Yes, you may well-order $I$.

: $a^1, a^2, a^3, \dots$.

Aha. No. No. Not so simple. Well orders can be very wild. Consider a few well orders on the naturals:

* 2, 3, 4, 5, ..., 1

That has a first and last element.

* 2, 4, 6, ..., 1, 3, 5, ...

Odds before evens. That's $\omega + \omega = \omega \cdot 2$. Note that this is not the same as $2 \cdot \omega$, which is $\omega$ copies of a 2-element set, an entirely different order type. Ordinals are very weird.

* $2 \omega, 3 \omega, \dots, \omega \omega = \omega^2$.

* $\omega, \omega^2, \omega^3, \dots, \omega^\omega$.

* $\omega, \omega^\omega, \omega^{\omega^\omega}, \dots$. The ordinal number at the end of this process, a countably infinite exponential tower of $\omega$'s, is a magic ordinal named $\epsilon_0$.

https://en.wikipedia.org/wiki/Epsilon_numbers_(mathematics)

* After that the $\epsilon$ numbers keep going.

I'm only mentioning all this to show you how absolutely wild the ordinals are. And every ordinal I mentioned so far is a

*countable* ordinal. They're all just different ways of rearranging the natural numbers.

Now imagine how incomprehensible must be a well-order of an uncountable set!

So no, you may not assume that it is a

*list*, which is defined as the particular countable well-order that we call the "usual order on the naturals," namely 1, 2, 3, 4, ...

That's only one particular well-order of a countable set, and it's the simplest one. There are many others and they are one of the most mind-boggling objects in mathematics that I know. The contemplation of the countable ordinals makes me dizzy.

And now you are attempting to contemplate an uncountable ordinal.

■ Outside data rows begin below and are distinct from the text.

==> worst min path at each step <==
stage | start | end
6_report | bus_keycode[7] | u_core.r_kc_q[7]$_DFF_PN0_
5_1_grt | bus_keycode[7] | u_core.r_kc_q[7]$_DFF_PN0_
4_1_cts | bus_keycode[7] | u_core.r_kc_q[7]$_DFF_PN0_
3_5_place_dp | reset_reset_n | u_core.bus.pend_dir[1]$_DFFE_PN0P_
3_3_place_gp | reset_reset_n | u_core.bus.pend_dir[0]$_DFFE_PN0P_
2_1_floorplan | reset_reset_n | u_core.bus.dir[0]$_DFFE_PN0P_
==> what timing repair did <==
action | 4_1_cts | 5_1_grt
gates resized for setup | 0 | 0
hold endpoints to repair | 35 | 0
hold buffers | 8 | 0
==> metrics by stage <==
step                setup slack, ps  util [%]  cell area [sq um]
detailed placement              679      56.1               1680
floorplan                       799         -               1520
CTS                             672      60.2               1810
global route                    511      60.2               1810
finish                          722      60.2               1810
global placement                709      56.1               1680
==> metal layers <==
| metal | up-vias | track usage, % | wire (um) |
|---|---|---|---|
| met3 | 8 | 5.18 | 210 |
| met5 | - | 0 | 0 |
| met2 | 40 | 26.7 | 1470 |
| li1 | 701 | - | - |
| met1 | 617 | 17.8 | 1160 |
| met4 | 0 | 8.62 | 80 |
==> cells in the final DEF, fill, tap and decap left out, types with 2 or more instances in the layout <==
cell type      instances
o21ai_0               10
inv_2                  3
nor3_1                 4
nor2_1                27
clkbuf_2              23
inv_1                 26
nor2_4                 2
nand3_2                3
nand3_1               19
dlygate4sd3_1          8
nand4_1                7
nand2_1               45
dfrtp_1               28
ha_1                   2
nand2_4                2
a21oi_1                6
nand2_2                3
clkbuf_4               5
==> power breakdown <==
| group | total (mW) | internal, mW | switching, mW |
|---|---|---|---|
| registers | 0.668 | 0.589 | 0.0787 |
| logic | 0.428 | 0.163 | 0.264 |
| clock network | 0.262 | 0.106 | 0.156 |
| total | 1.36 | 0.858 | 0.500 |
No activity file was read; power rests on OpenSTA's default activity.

I'm not saying we can't do that. It will be fun to work with this. But let's be aware of the pitfalls and complications.

The first uncountable ordinal is $\aleph_1$. In ordinal notation it's $\omega_1$, and $\aleph_1$ refers to the same number as a cardinal.

The best (probably the only) way to visualize $\omega_1$ is that it's the set of countable ordinals. In other words say you continue developing the countable ordinals as I did earlier, and you consider every possible way that you could well-order the naturals. Any set of ordinals is well ordered, in fact every ordinal is an initial segment of all the ones above it. So one, the set of all countable ordinals is in fact a set [needs proof]; and two,

*it's an ordinal* [ditto]. It can't be a countable ordinal, because a set can't be a member of itself. So the set of all countable ordinals must be the first uncountable ordinal.

I've just sketched a proof of the existence of an uncountable ordinal that did not depend on the axiom of choice. In fact the existence of $\omega_1$ is a theorem of ZF. Isn't that interesting? We need Choice to well-order an arbitrary set. But we do not need Choice to show that there is

*some* uncountable well-ordered set.

But now here is a problem you might have. We just described the uncountable ordinal $\omega_1$. But when you well order $2^{\aleph_0}$, you have no conceivable idea what that ordinal looks like. As wild as the countable ordinals are, how wild must the uncountable ordinals be? And what if the Continuum hypothesis is false and the $2^{\aleph_0} = \aleph_{47}$ or worse. How wild might your well-order of $I$ be?

I will end for tonight and take up the rest of this tomorrow. I hope this review of ordinals has been helpful. When you write $a^n$ are you thinking of wild uncountable ordinals but just writing them like the usual order on the naturals? Or are you intuitively thinking of the usual order and possibly confusing yourself? I couldn't tell from your exposition but I didn't read it closely yet.

ps -- When you ask if there's a least ordinal such that such and so, the answer is always yes. That's the thing about ordinals. If there's ANY ordinal such that X, there's a least one such that X, where X is any property.